Referring to Fig. 4, 6, and 7, the process for detecting violation of travelling direction employs region analysis. The process begins with a first step of checking, within a predetermined region 600, encompassing the reference line 501 , movement sequence of the vehicle 503a. This is followed by a second step 404 of determining if the sequence violates a predetermined sequence of movement. The process concludes with a third step 405a, 405b of caching the status of the violation of travelling direction.

Referring to Fig. 4, 8 and 9, the post-processing procedure comprises a first step 406 of obtaining a snapshot 801 from the memory 802. It is followed by a second step 407 of marking the vehicle 901 in the snapshot 801 with a square 902, and labelling the snapshot 801 with the travelling direction 903 and the status of violation (not shown in Fig. 9) of travelling direction. The procedure concludes with a third step 408 of storing the post-processed snapshot 904 in the memory 905.

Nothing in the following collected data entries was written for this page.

--- src/verilog/edge_shaping_pkg.sv ---
package edge_shaping_pkg;

	// Register indices; byte address is four times the index
	localparam logic [5:0] IDX_STYLE_SELECT = 6'h35;
	localparam logic [5:0] IDX_SHAPE_CONFIG = 6'h36;
	localparam logic [5:0] IDX_EDGE_LENGTH = 6'h37;
	localparam logic [5:0] IDX_RESIDUAL_AMPL = 6'h38;
	localparam logic [5:0] IDX_STATUS = 6'h3F;

	// Reset values
	localparam logic [7:0] RST_STYLE_SELECT = 8'h11;
	localparam logic [7:0] RST_SHAPE_CONFIG = 8'h00;
	localparam logic [7:0] RST_EDGE_LENGTH = 8'h01;
	localparam logic [7:0] RST_RESIDUAL_AMPL = 8'h00;
	localparam logic [7:0] AMPL_FULL = 8'hFF;

	// Field positions
	localparam int FALL_STYLE_LSB = 4;
	localparam int RISE_STYLE_LSB = 0;
	localparam int FALL_CFG_LSB = 4;
	localparam int RISE_CFG_LSB = 0;
	localparam int LEN_DOUBLE_BIT = 7;
	localparam int LEN_COUNT_MSB = 4;

	// Status register bit positions
	localparam int ST_RISE_RSV = 0;
	localparam int ST_FALL_RSV = 1;
	localparam int ST_BUSY = 2;
	localparam int ST_FALLING = 3;
	localparam int ST_MODULATING = 4;
	localparam int ST_CNT_LSB = 8;

	// Style codes
	localparam logic [3:0] STYLE_FW_ONE = 4'h1;
	localparam logic [3:0] STYLE_FW_THREE = 4'h3;
	localparam logic [3:0] STYLE_LUT_PLAIN = 4'h4;
	localparam logic [3:0] STYLE_LUT_CORR = 4'h5;
	localparam logic [3:0] STYLE_LUT_NOCORR = 4'h6;

	localparam logic [1:0] HTRANS_NONSEQ = 2'h2;

	// Decoded shaping choice for one edge
	typedef struct packed {
		logic fw;
		logic lut;
		logic reserved_value;
		logic [1:0] ramps;
		logic [2:0] time_const;
		logic [1:0] lut_idx;
		logic pa_adapt;
		logic correction;
	} edge_decode_t;

	// Edge sequencer view for the waveform generator
	typedef struct packed {
		logic busy;
		logic falling;
		logic [4:0] state_idx;
		logic modulating;
		logic [7:0] amplitude;
	} edge_seq_t;

endpackage

--- src/verilog/type_f_tx_edge_shaping_cfg.sv ---
// Chosen here: register access over AHB-Lite.
`timescale 1ns/1ps
module type_f_tx_edge_shaping_cfg (
	input wire logic hclk,
	input wire logic hresetn,
	input wire logic hsel,
	input wire logic [31:0] haddr,
	input wire logic [1:0] htrans,
	input wire logic hwrite,
	input wire logic [2:0] hsize,
	input wire logic [31:0] hwdata,
	input wire logic hready,
	output logic hreadyout,
	output logic hresp,
	output logic [31:0] hrdata,
	input wire logic carrier_tick,
	input wire logic fall_start,
	input wire logic rise_start,
	output edge_shaping_pkg::edge_decode_t fall_decode,
	output edge_shaping_pkg::edge_decode_t rise_decode,
	output logic edge_double,
	output logic [4:0] edge_count,
	output edge_shaping_pkg::edge_seq_t edge_seq
);
	import edge_shaping_pkg::*;

	// Whole state of the block
	typedef struct packed {
		logic [7:0] style_sel;
		logic [7:0] shape_cfg;
		logic [7:0] edge_len;
		logic [7:0] residual;
		logic wr_pend;
		logic [5:0] wr_idx;
		logic [31:0] rdata;
		logic busy;
		logic falling;
		logic half;
		logic [4:0] state_cnt;
		logic modulating;
	} state_t;

	state_t st_q;
	state_t st_d;
	edge_decode_t dec [2];
	logic [3:0] style_code [2];
	logic [2:0] cfg_field [2];
	logic addr_hit;
	logic [5:0] addr_idx;
	logic [4:0] last_state;

	// Select which nibble and field feed each edge; index 0 rising, 1 falling
	assign style_code[1] = st_q.style_sel[FALL_STYLE_LSB +: 4];
	assign style_code[0] = st_q.style_sel[RISE_STYLE_LSB +: 4];
	assign cfg_field[1] = st_q.shape_cfg[FALL_CFG_LSB +: 3];
	assign cfg_field[0] = st_q.shape_cfg[RISE_CFG_LSB +: 3];

	// Same style decode for both edges
	for (genvar e = 0; e < 2; e++) begin : g_decode
		always_comb begin
			dec[e] = '0;
			if (style_code[e] >= STYLE_FW_ONE && style_code[e] <= STYLE_FW_THREE) begin
				dec[e].fw = 1'b1;
				dec[e].ramps = style_code[e][1:0];
				dec[e].time_const = cfg_field[e];
			end else if (style_code[e] >= STYLE_LUT_PLAIN &&
				style_code[e] <= STYLE_LUT_NOCORR) begin
				dec[e].lut = 1'b1;
				dec[e].lut_idx = cfg_field[e][1:0];
				dec[e].reserved_value = cfg_field[e][2]; // Table index above 3
				dec[e].pa_adapt = (style_code[e] != STYLE_LUT_PLAIN);
				dec[e].correction = (style_code[e] == STYLE_LUT_CORR);
			end else begin
				dec[e].reserved_value = 1'b1; // Unused style code
			end
		end
	end

	// Decoded outputs
	assign fall_decode = dec[1];
	assign rise_decode = dec[0];
	assign edge_double = st_q.edge_len[LEN_DOUBLE_BIT];
	assign edge_count = st_q.edge_len[LEN_COUNT_MSB:0];
	assign last_state = edge_count - 5'h01;

	// Sequencer view, amplitude is residual byte while modulated
	assign edge_seq.busy = st_q.busy;
	assign edge_seq.falling = st_q.falling;
	assign edge_seq.state_idx = st_q.state_cnt;
	assign edge_seq.modulating = st_q.modulating;
	assign edge_seq.amplitude = st_q.modulating ? st_q.residual : AMPL_FULL;

	// Bus answer: zero wait, always OKAY
	assign hreadyout = 1'b1;
	assign hresp = 1'b0;
	assign hrdata = st_q.rdata;

	// Address decode, upper bits must be zero
	assign addr_hit = (haddr[31:8] == 24'h000000) && (haddr[1:0] == 2'h0);
	assign addr_idx = haddr[7:2];

	// Next state
	always_comb begin
		st_d = st_q;
		// Data phase of a pending write
		if (st_q.wr_pend) begin
			if (st_q.wr_idx == IDX_STYLE_SELECT) begin
				st_d.style_sel = hwdata[7:0];
			end else if (st_q.wr_idx == IDX_SHAPE_CONFIG) begin
				st_d.shape_cfg = hwdata[7:0];
			end else if (st_q.wr_idx == IDX_EDGE_LENGTH) begin
				st_d.edge_len = hwdata[7:0];
			end else if (st_q.wr_idx == IDX_RESIDUAL_AMPL) begin
				st_d.residual = hwdata[7:0];
			end
		end
		st_d.wr_pend = 1'b0;
		// Address phase: latch write target or read data
		if (hsel && htrans == HTRANS_NONSEQ && hready) begin
			st_d.wr_pend = hwrite && addr_hit;
			st_d.wr_idx = addr_idx;
			st_d.rdata = '0;
			if (!hwrite && addr_hit) begin
				if (addr_idx == IDX_STYLE_SELECT) begin
					st_d.rdata[7:0] = st_d.style_sel;
				end else if (addr_idx == IDX_SHAPE_CONFIG) begin
					st_d.rdata[7:0] = st_d.shape_cfg;
				end else if (addr_idx == IDX_EDGE_LENGTH) begin
					st_d.rdata[7:0] = st_d.edge_len;
				end else if (addr_idx == IDX_RESIDUAL_AMPL) begin
					st_d.rdata[7:0] = st_d.residual;
				end else if (addr_idx == IDX_STATUS) begin
					st_d.rdata[ST_RISE_RSV] = dec[0].reserved_value;
					st_d.rdata[ST_FALL_RSV] = dec[1].reserved_value;
					st_d.rdata[ST_BUSY] = st_q.busy;
					st_d.rdata[ST_FALLING] = st_q.falling;
					st_d.rdata[ST_MODULATING] = st_q.modulating;
					st_d.rdata[ST_CNT_LSB +: 5] = st_q.state_cnt;
				end
			end
		end
		// Edge sequencer: counts transition states in carrier cycles
		if (!st_q.busy) begin
			if ((fall_start || rise_start) && edge_count != 5'h00) begin
				st_d.busy = 1'b1;
				st_d.falling = fall_start;
				st_d.state_cnt = 5'h00;
				st_d.half = 1'b0;
			end
		end else if (carrier_tick) begin
			if (edge_double && !st_q.half) begin
				st_d.half = 1'b1;
			end else begin
				st_d.half = 1'b0;
				if (st_q.state_cnt == last_state) begin
					st_d.busy = 1'b0;
					st_d.modulating = st_q.falling;
				end else begin
					st_d.state_cnt = st_q.state_cnt + 5'h01;
				end
			end
		end
	end

	// State register
	always_ff @(posedge hclk or negedge hresetn) begin
		if (!hresetn) begin
			st_q <= '0;
			st_q.style_sel <= RST_STYLE_SELECT;
			st_q.shape_cfg <= RST_SHAPE_CONFIG;
			st_q.edge_len <= RST_EDGE_LENGTH;
			st_q.residual <= RST_RESIDUAL_AMPL;
		end else begin
			st_q <= st_d;
		end
	end
endmodule // type_f_tx_edge_shaping_cfg
--- config.mk ---
export PLATFORM = sky130hd
export DESIGN_NAME = type_f_tx_edge_shaping_cfg
export DESIGN_NICKNAME = d
export VERILOG_FILES = /design/src/verilog/edge_shaping_pkg.sv /design/src/verilog/type_f_tx_edge_shaping_cfg.sv
export SDC_FILE = /design/constraint.sdc
export NUM_CORES = 1
export LEC_CHECK = 0
export BUFFER_PORTS_ARGS = -buffer_cell sky130_fd_sc_hd__buf_2
export CAP_MARGIN = 0
export CELL_PAD_IN_SITES_DETAIL_PLACEMENT = 1
export CELL_PAD_IN_SITES_GLOBAL_PLACEMENT = 2
export CORE_ASPECT_RATIO = 1.5
export CORE_MARGIN = 2
export CORE_UTILIZATION = 28
export CTS_CLUSTER_SIZE = 20
export DETAILED_ROUTE_END_ITERATION = 12
export MAX_ROUTING_LAYER = met4
export PLACE_DENSITY = 0.86
export SYNTH_ARGS = -nofsm -noshare
export SYNTH_HDL_FRONTEND = slang
export SYNTH_SLANG_ARGS = --single-unit
export TNS_END_PERCENT = 1
--- constraint.sdc ---
create_clock -name hclk -period 3.1 [get_ports hclk]
set_input_delay 0.155 -clock hclk [delete_from_list [all_inputs] [get_ports hclk]]
set_output_delay 0.155 -clock hclk [all_outputs]
set_load 0.01 [all_outputs]
# After elaboration in Yosys (flattened, before gate mapping)
# Index checks and enable logic that the tools add are counted.
# totals
register_bits,61
latchBits,0
mem_bits_rw,0
rom_bits,0
inputBits,77
output_inout_bits,80
elab_cells,111
memories,0
# op_classes
add_sub_neg,2
mul,0
n_div,0
n_lt_le_gt_ge,8
n_eq_ne,18
n_shift,0
mux,47
bitwise,2
reduce_logical,22
# op_table
op,n
8-bit 2-to-1 mux,10
"6-bit == test, second input constant",9
5-bit 2-to-1 mux,10
39-bit 2-to-1 mux,1
32-bit 2-to-1 mux,1
24-bit zero test,1
24-bit 2-to-1 mux,1
16-bit 2-to-1 mux,1
4-bit 2-to-1 mux,4
13-bit 2-to-1 mux,1
1-bit 2-to-1 mux,12
6-bit 2-to-1 mux,2
1-bit logical AND,11
"4-bit by 3-bit == test with 1-bit output, second input constant",2
"4-bit by 1-bit greater-or-equal comparator with 1-bit output, second input constant",2
"4-bit by 3-bit greater-or-equal comparator with 1-bit output, second input constant",2
"4-bit by 2-bit <= comparator with 1-bit output, second input constant",2
"4-bit by 3-bit <= comparator with 1-bit output, second input constant",2
"4-bit by 3-bit inequality test with 1-bit output, second input constant",2
4-bit AND reduction,2
7-bit 2-to-1 mux,1
"2-bit inequality test, second input constant",3
"5-bit by 1-bit adder with 5-bit output, second input constant",1
5-bit == test,1
11 further kinds,15

# Depth between registers and ports, before layout
# Gate-level depths: netlist of the first run.
# depth
depth_word,12
mapped_depth,7
ltp_nobuf,7

# Worst setup path after synthesis of the first run
# Ideal clock, no wire load.
# synth_path
path_kind,register to register
startpoint,"register st_q, in the netlist edge_count[0]"
endpoint,"register st_q, in the netlist edge_seq[10]"
setup_time_ps,126
arrival_ps,2026
required_time_ps,2974
setup_slack_ps,948
stages_incl_launch_ff,8
path_buffers,0
synth_period_minus_slack_ps,2152
path_cell_list,dfstp_2 > inv_1 > ha_1 > xor2_1 > nand3_1 > nor4_4 > nor2_2 > a311o_1
# synth_via
elab_chain_cells,4
elab_cells_between_ends,7
cone_classes,add/sub: 1; eq/ne: 2; reduce/logical: 4
# synth_rtl
element,line_no,rtl
from (decl),type_f_tx_edge_shaping_cfg.sv:43,state_t st_q;
from (signal assigned),type_f_tx_edge_shaping_cfg.sv:174,st_q <= st_d;
5-bit by 1-bit subtractor with 5-bit output / 5-bit nonzero test (equally long branches),"type_f_tx_edge_shaping_cfg.sv:84, type_f_tx_edge_shaping_cfg.sv:144",
5-bit == test / 1-bit logical AND (equally long branches),"type_f_tx_edge_shaping_cfg.sv:155, type_f_tx_edge_shaping_cfg.sv:144",
2-bit inequality test (no line) / 2-bit nonzero test (equally long branches),-,
4-bit AND reduction (no line) (*),-,
# Every way passes the cells marked *; elsewhere a longest branch is shown, timed or not.
# A chain may end at the register's enable or synchronous reset.

# Final worst setup path of the first run
# layout_path
startpoint,"register st_q, in the netlist edge_count[0]"
endpoint,"register st_q, in the netlist edge_seq[9]"
# Same word-level chain as after synthesis.

==> results of run 1 <==
cell type report:
class,instances,area [sq um],share of cell area (%)
flip-flops and latches,61,1530,33.88
multi-input cells,283,1904,42.16
clock inverters,2,35.03,0.7756
clock buffers,13,240.2,5.319
inverters,7,26.28,0.5817
well taps,162,202.7,4.488
repair buffers,113,578.1,12.80
per-layer routing:
layer  up-vias  track usage [%]  part of all wire, %
met3        13            3.159                  4.0
met5         -                -                    0
met2        87            29.56                   56
met1      1593            16.92                   38
met4         0            5.068                  1.8
li1       1517                -                    -
critical path, cell delays in order (launching register included):
cell and delay [ns]:
dfstp_2 0.58, inv_1 0.06, ha_1 0.30, xor2_1 0.13, nand3_1 0.14, nor4_4 0.62, nor2_2 0.10, a311o_1 0.37
state kept, by name (all words and copies together), names as in the netlist:
name         count
cfg_field        6
edge_count       5
edge_double      1
edge_seq         8
hrdata          13
st_q            28
through the flow:
step | utilization, % | worst slack (ns) | power, mW | instances
2_1_floorplan | - | 0.9480 | 1.201 | 409
3_3_place_gp | 31.80 | 0.7768 | 1.285 | 626
3_5_place_dp | 31.80 | 0.6619 | 1.303 | 626
4_1_cts | 33.86 | 0.6548 | 2.255 | 641
5_1_grt | 33.86 | 0.5232 | 2.336 | 641
6_report | 33.86 | 0.6844 | 2.237 | 641
final timing paths:
check	start	end	slack [ns]	cells after the start
max in group asynchronous	hresetn	edge_count[0]	2.22	2
min in group hclk	hwrite	st_q[47]	0.07	3
max reg2reg	edge_count[0]	edge_seq[9]	0.68	7
max	edge_count[0]	edge_seq[9]	0.68	7
min	hresetn	hrdata[5]	-0.03	1
min reg2reg	st_q[62]	st_q[62]	0.49	2
layout by cell type (no fill, tap or decap), drive strengths merged, types with 3 or more instances in the layout:
| master | synthesis | final |
|---|---|---|
| o21ai | 23 | 23 |
| nand3 | 16 | 16 |
| o2111ai | 3 | 3 |
| nand2 | 37 | 37 |
| o211ai | 4 | 4 |
| mux2 | 31 | 31 |
| nor3 | 9 | 9 |
| conb | 2 | 21 |
| nand4b | 3 | 3 |
| mux2i | 7 | 7 |
| dfrtp | 58 | 58 |
| nand2b | 10 | 10 |
| nor2b | 4 | 4 |
| o21a | 3 | 3 |
| nand4 | 6 | 6 |
| inv | 7 | 7 |
| clkbuf | 7 | 13 |
| a211o | 3 | 3 |
| a22o | 5 | 5 |
| and2 | 11 | 11 |
| a22oi | 5 | 5 |
| a21oi | 11 | 11 |
| nor2 | 8 | 8 |
| xor2 | 3 | 3 |
| and3 | 6 | 6 |
| nor3b | 6 | 6 |
| dfstp | 3 | 3 |
| or3 | 6 | 6 |
| nor4 | 7 | 7 |
| xnor2 | 5 | 5 |
| buf | 51 | 113 |
| a2111oi | 5 | 5 |
| and4b | 3 | 3 |
power breakdown:
part           internal (mW)  switching (mW)  total, mW
registers              0.853           0.100      0.953
clock network          0.616           0.333      0.950
logic                  0.151           0.183      0.334
kinds of logic (layout without fill, tap and decap cells):
family | Yosys count | in the layout | synth area share [%]
simple gates | 144 | 144 | 22.16
flops | 61 | 61 | 40.39
mux | 38 | 38 | 11.06
xor+xnor | 8 | 8 | 2.048
compound gates | 70 | 70 | 12.25
fa+ha+maj | 2 | 2 | 0.6604
buf+inv | 65 | 135 | 11.23
other cells | 2 | 21 | 0.1982
==> impl_metrics.toml, run 1 <==
[status]
status = "finished with violations"
violations = "hold timing"

[global_route]
grt-ovfl-total = 0
first_global_vias = 3341
track_usage_pct = 16.04
antenna_found_initial = 0
grt_pass1_wl_mm = 17.81
grt_max_degree = 42

[floorplan]
num_rows = 52
design.die.area_sq_um = 14500
core_sq_um = 13340
io_pins = 157
die_w_um = 98.98
initial_core_util_pct = 28.41
die_h_um = 146.5

[timing]
post-route-period-util_pct = 77.92
timing.fmax_mhz = 414.0
finalSetupViolations = 0
maxSlewViolCount = 0
fin_tns_setup_ns = 0
fin_worst_skew_ns = 0.006101
grt_setup_unrepaired = "no"
max-slew-margin-rel_pct = 38.17
hold_violations = 38
timing_worst_slew_pin_value_ns = 0.9274
fin_hold_ws_ns = -0.03266
finalCriticalPeriod_ns = 2.416

[clocking]
h-tree-depth = 3
max-clock-path-buffers = 2
cts_inserted_buffers = 9
postCtsSetupRepairBufs = 0
clk_pin_slew_ns = 0.05
root_buffer = "clkbuf_16"
post_cts_resized = 0
clock-sinks = 61
ctsHoldBuffers = 0
clock_latency_ns = 0.33
cts_tree = "yes"

[drt]
drc = 0
dr.pass1.iters = 4
first_iter_violations = 102
ant_nets = 0
finalWirelength_mm = 11.09
num_vias = 3210
routed_via_density = 5.008
routedWlPerCell_um = 17.31

[yosys]
ys_seq_area_share_pct = 40.39
yosys-top-cells-area = "dfrtp_1 (38%), buf_4 (9.3%), mux2_1 (7.1%)"
syn-cell-area_sq_um = 3789
syn_inst = 390
syn_area_per_cell_sq_um = 9.714
synth_edf_count = 0
synth_top_flop_cell = "dfrtp_1"
yosysMostFrequentCell = "dfrtp_1"
synth_top_area_cell = "dfrtp_1"
synth.distinct_cells = 57
yosys_warnings = 0
synth_common_cells = "dfrtp_1 (58), buf_4 (47), nand2_1 (37), mux2_1 (24), o21ai_1 (17)"
async_reset_ff_share_pct = 100.0
ys_seq_elements = 61
synth_top_area_share_pct = 38.31

[setup_path]
endpoint_kind = "flop"
crit_path_start_kind = "flop"
required_ns = 3.31
crit_fanout = 10
cp.arrival_ns = 2.62
critPathKind = "reg2reg"

[min_path]
holdCritPathClass = "in2async"

[cells_and_area]
antenna_cells = 0
syn2layout_area_growth_pct = 19.22
drive_gt1_share_pct = 29.85
final_area_sq_um = 4517
fillers = 1589
fin_nets = 554

[job]
cap_violations = 0

[power_and_ir_drop]
leakage_nw = 2.112
powerDensity_nw_per_um2 = 495.1
vdd_ir_drop_max_mv = 0.2038

[placement]
place_congestion = 0.8665
dpl_cell_area_sq_um = 4242
hpwl_mm = 8.838
io_buffers = 108
(Power assumes the default switching activity.)
==> run 2, diff against run 1 <==
==> constraint.sdc (replaced) <==
create_clock -name hclk -period 2.35 [get_ports hclk]
set_input_delay 0.1175 -clock hclk [delete_from_list [all_inputs] [get_ports hclk]]
set_output_delay 0.1175 -clock hclk [all_outputs]
set_load 0.01 [all_outputs]
==> run 2 against run 1 <==
Compared with the run above:
- the run now ends clean
- worst hold slack improved by 0.064 ns
- count of clock-buffer cells in the layout increased by 3
- flip-flop and latch count unchanged
- critical path depth increased by 1
- non-clock buffer count increased by 11
- design area increased by 2.2%
- worst setup slack got worse by 0.50 ns
- clock power increased by 34%
- sequential share of layout area decreased by 0.74 points
- global-route usage increased by 0.33 points
- clock skew increased by 0.0021 ns
==> impl_metrics.toml, run 2 (synthesis results as in run 1) <==
[status]
status = "complete, no violations"

[cells_and_area]
final_util_pct = 34.62
final_area_sq_um = 4618
largest_reg_flops = 28
regMostFlops = "st_q"
fin_nets = 565
antenna_cells = 0
drive_gt1_share_pct = 31.57
syn2layout_area_growth_pct = 21.90
layout_commonest_cell = "buf_2"
final_cell_mix = "buf_2 (108), dfrtp_1 (58), nand2_1 (37), mux2_1 (24), conb_1 (21)"

[clocking]
root_buffer = "clkbuf_16"
cts_inserted_buffers = 9
max-clock-path-buffers = 2
h-tree-depth = 3
cts_tree = "yes"
clock_latency_ns = 0.33
clock-sinks = 61
post_cts_resized = 0
clk_pin_slew_ns = 0.05

[timing]
timing.fmax_mhz = 462.1
max-slew-margin-rel_pct = 59.85
grt_setup_unrepaired = "no"
fin_tns_setup_ns = 0
fin_worst_skew_ns = 0.008232
timing_worst_slew_pin_value_ns = 0.5870
post-route-period-util_pct = 92.09
hold_violations = 0
finalCriticalPeriod_ns = 2.164
finalSetupViolations = 0
maxSlewViolCount = 0

[global_route]
grt-ovfl-total = 0
track_usage_pct = 16.37
antenna_found_initial = 0
grt_max_degree = 29
grt_pass1_wl_mm = 18.22
first_global_vias = 3499

[power_and_ir_drop]
power.internal_mw = 2.179
power_frac_seq_pct = 41.0
vdd_ir_drop_max_mv = 0.3086
powerDensity_nw_per_um2 = 649.0
switchingPower_mw = 0.8179
pwr-share-clk_pct = 42.4
leakage_nw = 2.175
power_mw = 2.997
combPwrFrac_pct = 16.6
switching_share_pct = 27.29

[drt]
finalWirelength_mm = 11.31
routed_via_density = 4.983
drc = 0
num_vias = 3254
dr.pass1.iters = 4
routedWlPerCell_um = 17.31
first_iter_violations = 71
ant_nets = 0

[setup_path]
crit_fanout = 6
endpoint_kind = "flop"
crit_path_start_kind = "flop"
required_ns = 2.56
critPathKind = "reg2reg"
cp.arrival_ns = 2.37

[min_path]
holdCritPathClass = "in2reg"

[floorplan]
initial_core_util_pct = 28.41
core_sq_um = 13340
num_rows = 52
die_w_um = 98.98
design.die.area_sq_um = 14500
io_pins = 157
die_h_um = 146.5

[placement]
dpl_cell_area_sq_um = 4317
io_buffers = 108
hpwl_mm = 9.117
place_congestion = 0.8639

[job]
cap_violations = 0
[run 2: cell types whose count changed in the layout (fill, tap and decap cells not counted)]
cell / before / now
buf_4: 5 / 15
clkbuf_8: 0 / 4
bufinv_16: 1 / 0
clkbuf_1: 4 / 3
clkinv_2: 1 / 0
dlygate4sd3_1: 0 / 1
[run 2: repair_timing]
item | in CTS | in global routing
hold buffers | 1 | 0
endpoints found under the setup margin | 0 | 0
buffers inserted | 0 | 0
endpoints found under the hold margin | 11 | 0
[run 2: power by group through the flow]
| stage | combinational [mW] | sequential, mW | clock [mW] |
|---|---|---|---|
| after floorplan | 0.361 | 1.22 | 0 |
| after global placement | 0.485 | 1.24 | 0 |
| after detailed placement | 0.505 | 1.25 | 0 |
| after CTS | 0.510 | 1.23 | 1.30 |
| after global routing | 0.554 | 1.24 | 1.36 |
| final | 0.499 | 1.23 | 1.27 |
[run 2: critical path: stages (launching register included)]
cell,delay [ns]
dfrtp_1,0.41
inv_1,0.07
ha_1,0.17
or3b_4,0.41
xnor2_2,0.21
nor4_4,0.08
buf_4,0.17
o311a_1,0.32
a211o_1,0.23
[run 2: stage by stage]
step,std cells,hold WS [ns],worst slack (ns)
after floorplan,409,-0.1781,0.1980
after global placement,636,0.01534,0.2213
after detailed placement,636,0.02590,0.1737
after CTS,653,0.02352,0.1594
after global routing,653,0.03907,0.004300
final,653,0.03112,0.1858
[run 2: final cells by class]
| type | count | area, sq um |
|---|---|---|
| multi-input cells | 283 | 1904 |
| clock buffers | 16 | 291.5 |
| well taps | 162 | 202.7 |
| flip-flops and latches | 61 | 1530 |
| repair buffers | 124 | 663.1 |
| inverters | 7 | 26.28 |
| fillers | 1568 | 8720 |
[run 2: worst paths after layout]
check | startpoint | end | slack (ns) | cells after the start
max | edge_count[1] | edge_seq[11] | 0.19 | 8
min in group asynchronous | hresetn | st_q[53] | 0.20 | 2
min | hwrite | st_q[47] | 0.03 | 3
min reg2reg | hrdata[6] | hrdata[6] | 0.48 | 2
max in group asynchronous | hresetn | edge_count[0] | 1.41 | 3
max reg2reg | edge_count[1] | edge_seq[11] | 0.19 | 8
[run 2: per-layer routing]
metal	global-route usage, %	share of wire [%]	wire length [um]	vias up
li1	-	-	-	1537
met1	17.17	38	4351	1626
met5	-	0	0	-
met4	4.315	1.3	148	0
met2	30.81	56	6348	81
met3	3.064	4.1	458	10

As shown in Fig. 10, the path mapping process 204 starts with a first step 1001 of obtaining information of the vehicle, including vehicle location, travelling direction, and status of violation of travelling direction and its occurring time. The process is continued by a second step 1002a, 1002b of associating the information to locations in the visual representation and determining the travelling path of the vehicle in the visual representation. This is followed by a third step 1003a, 1003b of categorising the travelling path into two categories, i.e. first category which contains travelling path whose travelling direction is conformable to the predetermined direction, and second category which contains travelling path whose travelling direction is reverse to the predetermined direction. The process concludes with a fourth step 1004a, 1004b of assigning green to the travelling path of the first category, and red to that of the second.

As shown in Fig. 1 1 , the process 205 for visualising the track of the vehicle starts with a first step 1 101 of obtaining information from the path mapping module. This is followed by a second step 1 102 of retrieving the snapshots from the memory, and displaying them sequentially. The process concludes with a third step 1 103 of rendering a three-dimensional visual representation.

As shown in Fig. 12, a plurality of monitors 1201 display the snapshots 1202 of the vehicle sequentially, said snapshots 1202 being arranged according to time the vehicle passes each location where the camera acquires the videos from. Bottom portion of the figure shows a three- dimensional visual representation 1203, in which vehicle location, travelling direction and path, status of violation of travelling direction and its occurring time are denoted.